Autonomous Interacting Robots

The Team The Task System Overview Key Design Decisions Strengths Room for Improvement Navigation Odometry Gameplay Layers Motor Control PID Position Correction Passive Position Correct Passive Theta Correct Passive Red Line Correct Touch Wall Correct Debugging and Integration Human Interaction Reflection Gains from Experience

(bolded sections are more interesting)

toggle TOC (ctrl + ⇔)

Together in a team of 3, we created two autonomous robots that could play connect-4 with ping pong balls on a partially randomized gamefield. Key features include:

  • an event driven gameplay loop (20Hz)
  • parallel position correct loop (100Hz)
  • human graphical interface for plotting waypoints
  • dead reckoning position system with multiple corrections
  • remembering and following waypoints

These unique features allowed us to quickly and consistently retrieve balls from the higher risk and reward randomized ball hoppers. For more detailed coverage of the mechanical and electrical components, see full design document

The two robots in action:

The Team

Finemen - Johnson, Howard, and Alyf (in order)

The Task

Full game description

Top down view of one side of the gamefield

System Overview

The central philosophy driving our design was to shift complexity to systems that are easier to debug. This meant making the mechanical and circuit components as simple as possible while building a sophisticated logic system that would elevate the simple components' functionality by integrating them together.
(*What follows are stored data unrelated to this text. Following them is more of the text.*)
==> src/bda_pkg.sv <==
// shared types, constants and status codes of the deadlock avoider
`default_nettype none
package bda_pkg;
   localparam int PROCESSES_DEF      = 8;
   localparam int RESOURCE_TYPES_DEF = 4;
   localparam int MAX_PROC           = 8;
   localparam int MAX_RES            = 4;
   localparam int UNIT_W             = 8;
   localparam int WORK_W             = 12;

   typedef enum logic [1:0] {
      CMD_LOAD   = 2'd0,
      CMD_STAGE  = 2'd1,
      CMD_COMMIT = 2'd2,
      CMD_CHECK  = 2'd3
   } cmd_type;

   typedef enum logic [2:0] {
      ST_OK      = 3'd0,
      ST_EXCEEDS = 3'd1,
      ST_WAIT    = 3'd2,
      ST_UNSAFE  = 3'd3,
      ST_INVALID = 3'd4
   } status_type;

   typedef struct packed {
      cmd_type      command;
      logic [2:0]   process;
      logic [1:0]   resource;
      logic [7:0]   amount;
      logic [7:0]   claim;
   } req_type;

   typedef struct packed {
      logic [2:0] status;
      logic [2:0] seq_process;
      logic       last;
   } rsp_type;

   // controller to datapath
   typedef struct packed {
      logic       latch;      // capture the item
      logic       do_load;    // apply load (checks inside)
      logic       do_stage;
      logic       apply;      // add staged request to entry
      logic       rollback;   // subtract staged request
      logic       scan_init;  // load work vector with available units, clear done flags
      logic       scan_step;  // test one process
      logic [2:0] scan_proc;
   } ctl_type;

   // datapath to controller
   typedef struct packed {
      logic       load_ok;
      logic       claim_ok;
      logic       avail_ok;
      logic       fits;       // scanned process fits and not done
      logic       proc_ok;
   } sts_type;
endpackage
`default_nettype wire

==> src/bda_if.sv <==
// valid/ready channel interface
`default_nettype none
interface bda_if #(parameter type payload_type = logic) ();
   logic        valid;
   logic        ready;
   payload_type payload;
   modport source (output valid, output payload, input ready);
   modport sink (input valid, input payload, output ready);
endinterface
`default_nettype wire

==> src/bda_datapath.sv <==
// tables, held sums, staged vector and safety scan work vector
`default_nettype none
module bda_datapath #(
   parameter int PROCESSES      = bda_pkg::PROCESSES_DEF,
   parameter int RESOURCE_TYPES = bda_pkg::RESOURCE_TYPES_DEF
) (
   input  wire logic              clock,
   input  wire logic              reset,
   input  wire bda_pkg::req_type  item,
   input  wire logic [31:0]       totals,
   input  wire bda_pkg::ctl_type  ctl,
   output bda_pkg::sts_type       sts
);
   localparam int W = bda_pkg::WORK_W;
   logic [7:0] held_ff [bda_pkg::MAX_PROC][bda_pkg::MAX_RES];
   logic [7:0] need_ff [bda_pkg::MAX_PROC][bda_pkg::MAX_RES];
   logic [7:0] sum_ff [bda_pkg::MAX_RES];
   logic [7:0] stg_ff [bda_pkg::MAX_RES];
   logic signed [W-1:0] work_ff [bda_pkg::MAX_RES];
   logic [bda_pkg::MAX_PROC-1:0] done_ff;
   bda_pkg::req_type it_ff;

   logic [2:0] pi, sp;
   logic [1:0] ri;
   logic       pv, rv;
   logic [8:0] newsum;
   logic       fits_c;

   assign pi = it_ff.process;
   assign ri = it_ff.resource;
   assign pv = 32'(pi) < PROCESSES;
   assign rv = 32'(ri) < RESOURCE_TYPES;
   assign sp = ctl.scan_proc;

   function automatic logic signed [W-1:0] avail(input logic [7:0] t, input logic [7:0] s);
      return W'($signed({1'b0, t})) - W'($signed({1'b0, s}));
   endfunction

   always_comb begin
      logic [7:0] h;
      logic [7:0] t;
      h = 8'd0;
      t = totals[8*ri +: 8];
      newsum = 9'd0;
      sts.load_ok = 1'b0;
      if (pv && rv) begin
         h = held_ff[pi][ri];
         newsum = {1'b0, sum_ff[ri]} - {1'b0, h} + {1'b0, it_ff.amount};
         sts.load_ok = (it_ff.amount <= it_ff.claim) && (newsum <= {1'b0, t});
      end
      sts.proc_ok = pv;
      sts.claim_ok = 1'b1;
      sts.avail_ok = 1'b1;
      fits_c = !done_ff[sp];
      for (int r = 0; r < RESOURCE_TYPES; r++) begin
         if (pv && stg_ff[r] > need_ff[pi][r]) sts.claim_ok = 1'b0;
         if ($signed({4'd0, stg_ff[r]}) > avail(totals[8*r +: 8], sum_ff[r]))
            sts.avail_ok = 1'b0;
         if ($signed({4'd0, need_ff[sp][r]}) > work_ff[r]) fits_c = 1'b0;
      end
      sts.fits = fits_c;
   end

   always_ff @(posedge clock) begin
      if (ctl.latch) it_ff <= item;
      if (ctl.do_load && sts.load_ok) begin
         held_ff[pi][ri] <= it_ff.amount;
         need_ff[pi][ri] <= it_ff.claim - it_ff.amount;
         sum_ff[ri] <= newsum[7:0];
      end
      if (ctl.do_stage && rv) stg_ff[ri] <= it_ff.amount;
      for (int r = 0; r < RESOURCE_TYPES; r++) begin
         if (ctl.apply) begin
            sum_ff[r] <= sum_ff[r] + stg_ff[r];
            held_ff[pi][r] <= held_ff[pi][r] + stg_ff[r];
            need_ff[pi][r] <= need_ff[pi][r] - stg_ff[r];
         end
         if (ctl.rollback) begin
            sum_ff[r] <= sum_ff[r] - stg_ff[r];
            held_ff[pi][r] <= held_ff[pi][r] - stg_ff[r];
            need_ff[pi][r] <= need_ff[pi][r] + stg_ff[r];
         end
         if (ctl.scan_init) work_ff[r] <= avail(totals[8*r +: 8], sum_ff[r]);
         else if (ctl.scan_step && fits_c)
            work_ff[r] <= work_ff[r] + W'($signed({1'b0, held_ff[sp][r]}));
      end
      if (ctl.scan_init) done_ff <= '0;
      else if (ctl.scan_step && fits_c) done_ff[sp] <= 1'b1;
      if (reset) begin
         for (int p = 0; p < bda_pkg::MAX_PROC; p++)
            for (int r = 0; r < bda_pkg::MAX_RES; r++) begin
               held_ff[p][r] <= 8'd0;
               need_ff[p][r] <= 8'd0;
            end
         for (int r = 0; r < bda_pkg::MAX_RES; r++) begin
            sum_ff[r] <= 8'd0;
            stg_ff[r] <= 8'd0;
         end
      end
   end
endmodule
`default_nettype wire

==> src/bda_controller.sv <==
// command sequencer, safety scan walker and result emitter
`default_nettype none
module bda_controller #(
   parameter int PROCESSES = bda_pkg::PROCESSES_DEF
) (
   input  wire logic              clock,
   input  wire logic              reset,
   input  wire logic              req_valid,
   output logic                   req_ready,
   input  wire bda_pkg::cmd_type  req_command,
   output logic                   rsp_valid,
   input  wire logic              rsp_ready,
   output bda_pkg::rsp_type       rsp_data,
   output bda_pkg::ctl_type       ctl,
   input  wire bda_pkg::sts_type  sts
);
   typedef enum logic [3:0] {
      S_IDLE, S_EXEC, S_SCAN_INIT, S_SCAN, S_DECIDE, S_RESP, S_EMIT
   } state_type;

   state_type       state_ff;
   bda_pkg::cmd_type cmd_ff;
   logic [2:0]      proc_ff, count_ff, emit_ff;
   logic            prog_ff;
   logic [2:0]      order_ff [bda_pkg::MAX_PROC];
   logic            safe_ff;
   bda_pkg::rsp_type res_ff;   // single result waiting for the output register
   bda_pkg::rsp_type out_ff;
   logic            ov_ff;

   always_comb begin
      ctl = '0;
      ctl.latch     = state_ff == S_IDLE && req_valid;
      ctl.do_load   = state_ff == S_EXEC && cmd_ff == bda_pkg::CMD_LOAD;
      ctl.do_stage  = state_ff == S_EXEC && cmd_ff == bda_pkg::CMD_STAGE;
      ctl.apply     = state_ff == S_EXEC && cmd_ff == bda_pkg::CMD_COMMIT
                      && sts.proc_ok && sts.claim_ok && sts.avail_ok;
      ctl.scan_init = state_ff == S_SCAN_INIT;
      ctl.scan_step = state_ff == S_SCAN;
      ctl.scan_proc = proc_ff;
      ctl.rollback  = state_ff == S_DECIDE && cmd_ff == bda_pkg::CMD_COMMIT && !safe_ff;
   end

   assign req_ready = state_ff == S_IDLE;
   assign rsp_valid = ov_ff;
   assign rsp_data  = out_ff;

   always_ff @(posedge clock) begin
      if (ov_ff && rsp_ready) ov_ff <= 1'b0;
      unique case (state_ff)
         S_IDLE: begin
            if (req_valid) begin
               cmd_ff <= req_command;
               state_ff <= S_EXEC;
            end
         end
         S_EXEC: begin
            unique case (cmd_ff)
               bda_pkg::CMD_LOAD: begin
                  res_ff <= {sts.load_ok ? bda_pkg::ST_OK : bda_pkg::ST_INVALID, 3'd0, 1'b1};
                  state_ff <= S_RESP;
               end
               bda_pkg::CMD_STAGE: begin
                  res_ff <= {bda_pkg::ST_OK, 3'd0, 1'b1};
                  state_ff <= S_RESP;
               end
               bda_pkg::CMD_COMMIT: begin
                  if (!sts.proc_ok || !sts.claim_ok) begin
                     res_ff <= {bda_pkg::ST_EXCEEDS, 3'd0, 1'b1};
                     state_ff <= S_RESP;
                  end else if (!sts.avail_ok) begin
                     res_ff <= {bda_pkg::ST_WAIT, 3'd0, 1'b1};
                     state_ff <= S_RESP;
                  end else state_ff <= S_SCAN_INIT;
               end
               default: state_ff <= S_SCAN_INIT;
            endcase
         end
         S_SCAN_INIT: begin
            proc_ff <= 3'd0;
            count_ff <= 3'd0;
            prog_ff <= 1'b0;
            safe_ff <= 1'b0;
            state_ff <= S_SCAN;
         end
         S_SCAN: begin
            if (sts.fits) begin
               order_ff[count_ff] <= proc_ff;
               count_ff <= count_ff + 3'd1;
            end
            if (sts.fits && 32'(count_ff) == PROCESSES - 1) begin
               safe_ff <= 1'b1;
               state_ff <= S_DECIDE;
            end else if (32'(proc_ff) == PROCESSES - 1) begin
               proc_ff <= 3'd0;
               prog_ff <= 1'b0;
               if (!(prog_ff || sts.fits)) state_ff <= S_DECIDE;
            end else begin
               proc_ff <= proc_ff + 3'd1;
               if (sts.fits) prog_ff <= 1'b1;
            end
         end
         S_DECIDE: begin
            emit_ff <= 3'd0;
            if (cmd_ff == bda_pkg::CMD_COMMIT) begin
               res_ff <= {safe_ff ? bda_pkg::ST_OK : bda_pkg::ST_UNSAFE, 3'd0, 1'b1};
               state_ff <= S_RESP;
            end else if (!safe_ff) begin
               res_ff <= {bda_pkg::ST_UNSAFE, 3'd0, 1'b1};
               state_ff <= S_RESP;
            end else state_ff <= S_EMIT;
         end
         S_RESP: begin
            if (!ov_ff || rsp_ready) begin
               ov_ff <= 1'b1;
               out_ff <= res_ff;
               state_ff <= S_IDLE;
            end
         end
         S_EMIT: begin
            if (!ov_ff || rsp_ready) begin
               ov_ff <= 1'b1;
               out_ff <= {bda_pkg::ST_OK, order_ff[emit_ff],
                          32'(emit_ff) == PROCESSES - 1};
               emit_ff <= emit_ff + 3'd1;
               if (32'(emit_ff) == PROCESSES - 1) state_ff <= S_IDLE;
            end
         end
         default: state_ff <= S_IDLE;
      endcase
      if (reset) begin
         state_ff <= S_IDLE;
         ov_ff <= 1'b0;
      end
   end
endmodule
`default_nettype wire

==> src/bankers_deadlock_avoider_core.sv <==
// top level of the banker's algorithm deadlock avoider
// One item at a time. Load, stage and a rejected commit pass from S_IDLE through
// S_EXEC and S_RESP back to S_IDLE. An accepted commit
// and a check run the safety scan, one process tested per cycle, up to PROCESSES
// passes over the processes, through S_SCAN_INIT, S_SCAN and S_DECIDE.
// A safe check then delivers PROCESSES result items, one per cycle when taken,
// before the next item is taken. A result register decouples the result side;
// a new item is taken once the previous one has placed its last result in that
// register, and a finished item waits while the register still holds an untaken result.
`default_nettype none
module bankers_deadlock_avoider_core #(
   parameter int PROCESSES      = bda_pkg::PROCESSES_DEF,
   parameter int RESOURCE_TYPES = bda_pkg::RESOURCE_TYPES_DEF
) (
   input  wire logic        clock,
   input  wire logic        reset,
   bda_if.sink              req,
   bda_if.source            rsp,
   input  wire logic        csr_write_enable,
   input  wire logic [1:0]  csr_index,
   input  wire logic [7:0]  csr_write_data
);
   // configured totals, one byte per resource
   logic [31:0] totals_ff;
   bda_pkg::ctl_type ctl;
   bda_pkg::sts_type sts;
   bda_pkg::req_type item;
   bda_pkg::rsp_type rsp_data;

   always_ff @(posedge clock) begin
      if (csr_write_enable) totals_ff[8*csr_index +: 8] <= csr_write_data;
      if (reset) totals_ff <= '0;
   end

   assign item = req.payload;
   assign rsp.payload = rsp_data;

   bda_controller #(.PROCESSES(PROCESSES)) u_ctl (
      .clock, .reset,
      .req_valid(req.valid), .req_ready(req.ready), .req_command(item.command),
      .rsp_valid(rsp.valid), .rsp_ready(rsp.ready), .rsp_data,
      .ctl, .sts
   );

   bda_datapath #(.PROCESSES(PROCESSES), .RESOURCE_TYPES(RESOURCE_TYPES)) u_dp (
      .clock, .reset, .item, .totals(totals_ff), .ctl, .sts
   );

`ifndef SYNTHESIS
   // apply and rollback never in the same cycle
   a_excl: assert property (@(posedge clock) disable iff (reset)
      !(ctl.apply && ctl.rollback)) else $error("apply and rollback together");
   // no new item taken during a scan
   a_busy: assert property (@(posedge clock) disable iff (reset)
      ctl.scan_step |-> !req.ready) else $error("ready during scan");
   // each accepted item is latched next cycle into execution
   a_lat: assert property (@(posedge clock) disable iff (reset)
      (req.valid && req.ready) |=> !req.ready) else $error("ready held after accept");
`endif
endmodule
`default_nettype wire
==> src/flat_wrapper.sv <==
// flat-port wrapper written by rule: the top's interface ports become plain ports
module bankers_deadlock_avoider_core_flat 
#(
   parameter int PROCESSES      = bda_pkg::PROCESSES_DEF,
   parameter int RESOURCE_TYPES = bda_pkg::RESOURCE_TYPES_DEF
)
  (clock, reset, csr_write_enable, csr_index, csr_write_data, req_valid, req_payload, req_ready, rsp_valid, rsp_payload, rsp_ready);
  bda_if req_i ();
  bda_if rsp_i ();
  input  wire logic clock;
  input  wire logic reset;
  input  wire logic csr_write_enable;
  input  wire logic [1:0] csr_index;
  input  wire logic [7:0] csr_write_data;
  input wire logic [$bits(req_i.valid)-1:0] req_valid;
  input wire logic [$bits(req_i.payload)-1:0] req_payload;
  output wire logic [$bits(req_i.ready)-1:0] req_ready;
  output wire logic [$bits(rsp_i.valid)-1:0] rsp_valid;
  output wire logic [$bits(rsp_i.payload)-1:0] rsp_payload;
  input wire logic [$bits(rsp_i.ready)-1:0] rsp_ready;
  assign req_i.valid = req_valid;
  assign req_i.payload = req_payload;
  assign req_ready = req_i.ready;
  assign rsp_valid = rsp_i.valid;
  assign rsp_payload = rsp_i.payload;
  assign rsp_i.ready = rsp_ready;
  bankers_deadlock_avoider_core #(.PROCESSES(PROCESSES), .RESOURCE_TYPES(RESOURCE_TYPES)) u_core (.clock(clock), .reset(reset), .req(req_i), .rsp(rsp_i), .csr_write_enable(csr_write_enable), .csr_index(csr_index), .csr_write_data(csr_write_data));
endmodule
The main reason is that a mechanical or circuits failure could cause expensive (time and money) setbacks whereas software failures can be fixed immediately at no cost.
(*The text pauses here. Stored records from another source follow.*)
--- src/sv/uri_split_percent_decode_top_assert.svh ---
// Assertion macros used by the URI splitter and percent decoder top level.
`ifndef URI_SPLIT_PERCENT_DECODE_TOP_ASSERT_SVH
`define URI_SPLIT_PERCENT_DECODE_TOP_ASSERT_SVH

// Same-cycle implication, checked outside reset.
`define USP_ASSERT_NOW(label, ante, cons) \
	label: assert property (@(posedge clk) disable iff (!arst_n) (ante) |-> (cons)) \
		else $error("usp same-cycle check failed");

// Next-cycle implication, checked outside reset.
`define USP_ASSERT_NEXT(label, ante, cons) \
	label: assert property (@(posedge clk) disable iff (!arst_n) (ante) |=> (cons)) \
		else $error("usp next-cycle check failed");

`endif

--- src/sv/usp_pkg.sv ---
// Package: scan modes, result kinds, character codes and hex digit decode.
package usp_pkg;

	typedef enum logic [2:0] {
		MODE_PATH  = 3'd0,
		MODE_ESC1  = 3'd1,
		MODE_ESC2  = 3'd2,
		MODE_QUERY = 3'd3,
		MODE_FRAG  = 3'd4,
		MODE_ERROR = 3'd5
	} mode_t;

	typedef enum logic [1:0] {
		KIND_NONE  = 2'd0,
		KIND_PATH  = 2'd1,
		KIND_QUERY = 2'd2
	} kind_t;

	localparam logic [7:0] CHAR_PCT   = 8'h25;
	localparam logic [7:0] CHAR_HASH  = 8'h23;
	localparam logic [7:0] CHAR_QMARK = 8'h3F;

	// One result item
	typedef struct packed {
		kind_t      kind;
		logic [7:0] data;
		logic       err;
		logic       done;
	} res_t;

	// Scanner state carried from item to item
	typedef struct packed {
		mode_t      mode;
		logic [3:0] nibble;
	} scan_t;

	typedef struct packed {
		logic       ok;
		logic [3:0] val;
	} hex_t;

	// Decode one ASCII hex digit in either case
	function automatic hex_t hex_value(input logic [7:0] c);
		hex_t h;
		h.ok  = 1'b1;
		h.val = 4'd0;
		if (c >= 8'h30 && c <= 8'h39) begin
			h.val = 4'(c - 8'h30);
		end else if (c >= 8'h41 && c <= 8'h46) begin
			h.val = 4'(c - 8'h41 + 8'd10);
		end else if (c >= 8'h61 && c <= 8'h66) begin
			h.val = 4'(c - 8'h61 + 8'd10);
		end else begin
			h.ok = 1'b0;
		end
		return h;
	endfunction

endpackage

--- src/sv/usp_step.sv ---
// Per-byte scan step: next scanner state and the result item for one byte.
module usp_step import usp_pkg::*; (
	input  scan_t      cur,
	input  logic [7:0] uri_byte,
	input  logic       end_of_uri,
	output scan_t      nxt,
	output res_t       res
);

	hex_t  hex;
	mode_t mode;

	assign hex = hex_value(uri_byte);

	// Classify the byte against the current mode
	always_comb begin
		mode       = cur.mode;
		nxt.nibble = cur.nibble;
		res.kind   = KIND_NONE;
		res.data   = 8'h00;
		unique case (cur.mode)
			MODE_PATH: begin
				if (uri_byte == CHAR_PCT) begin
					mode = MODE_ESC1;
				end else if (uri_byte == CHAR_QMARK) begin
					mode = MODE_QUERY;
				end else if (uri_byte == CHAR_HASH) begin
					mode = MODE_FRAG;
				end else begin
					res.kind = KIND_PATH;
					res.data = uri_byte;
				end
			end
			MODE_ESC1: begin
				if (hex.ok) begin
					nxt.nibble = hex.val;
					mode       = MODE_ESC2;
				end else begin
					mode = MODE_ERROR;
				end
			end
			MODE_ESC2: begin
				if (hex.ok) begin
					res.kind = KIND_PATH;
					res.data = {cur.nibble, hex.val};
					mode     = MODE_PATH;
				end else begin
					mode = MODE_ERROR;
				end
			end
			MODE_QUERY: begin
				if (uri_byte == CHAR_HASH) begin
					mode = MODE_FRAG;
				end else begin
					res.kind = KIND_QUERY;
					res.data = uri_byte;
				end
			end
			MODE_FRAG: begin
				mode = MODE_FRAG;
			end
			default: begin
				mode = MODE_ERROR;
			end
		endcase

		// Flag an escape cut off by the end of the URI
		if (end_of_uri && (mode == MODE_ESC1 || mode == MODE_ESC2)) begin
			mode = MODE_ERROR;
		end

		res.err  = (mode == MODE_ERROR);
		res.done = end_of_uri;

		// Return to path mode for the next URI
		if (end_of_uri) begin
			nxt.mode   = MODE_PATH;
			nxt.nibble = 4'd0;
		end else begin
			nxt.mode = mode;
		end
	end

endmodule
At the highest level, the logic is split into a gameplay system and a position correction system for each robot, with gameplay run at 20Hz and correction run at 100Hz. The necessity of a dedicated position correction system was determined through testing without it and observing accumulated drift error from relying solely on odometry. This is due to imperfections in our measurement of wheel dimensions (relative sizes), momentum of DC motors, and the imperfect contact of the wheels to the game board.

The fundamental state for both robots includes:

  • position (x,y,theta) where theta is in (-π, π]
  • stack of targets with (x,y,theta,type) where theta is desired arrival theta and type is associated with a gameplay action

An important detail is the strict separation of tasks and limitations on communication methods between parallel systems. The gameplay system is responsible for directing all the actions of the robots, communicating with the correction system only via its internal position. This is essential for minimizing coupling between the systems, which introduces complexity and overhead (especially true for systems running at different frequencies). See the flowchart below for the control flow of the gameplay system architecture for both robots.

Only the navigation portion from gameplay and the correction system will be convered in detail here; for more detail on the gameplay layers and the mechanical and electrical aspects of our robots, see the full design document.

Key Design Decisions

The key design decision for having 2 robots came about as we decomposed the problem into semi-independent tasks:

  1. Grabbing the ball
  2. Lifting and playing the ball
  3. Moving and navigating
  4. Locating and avoiding hoppers
  5. Reading gameboard state

The tasks could be naturally divided into two camps - retriever (Rbot) {1,3,4} and gameplayer (Gbot) {2,5}. Dividing the tasks this way enables pipelining; the retriever could start retrieving another ball before the gameplayer finishes playing the ball. More importantly, dividing the tasks allows us to use much simpler mechanical actuators, as each actuator has only one job.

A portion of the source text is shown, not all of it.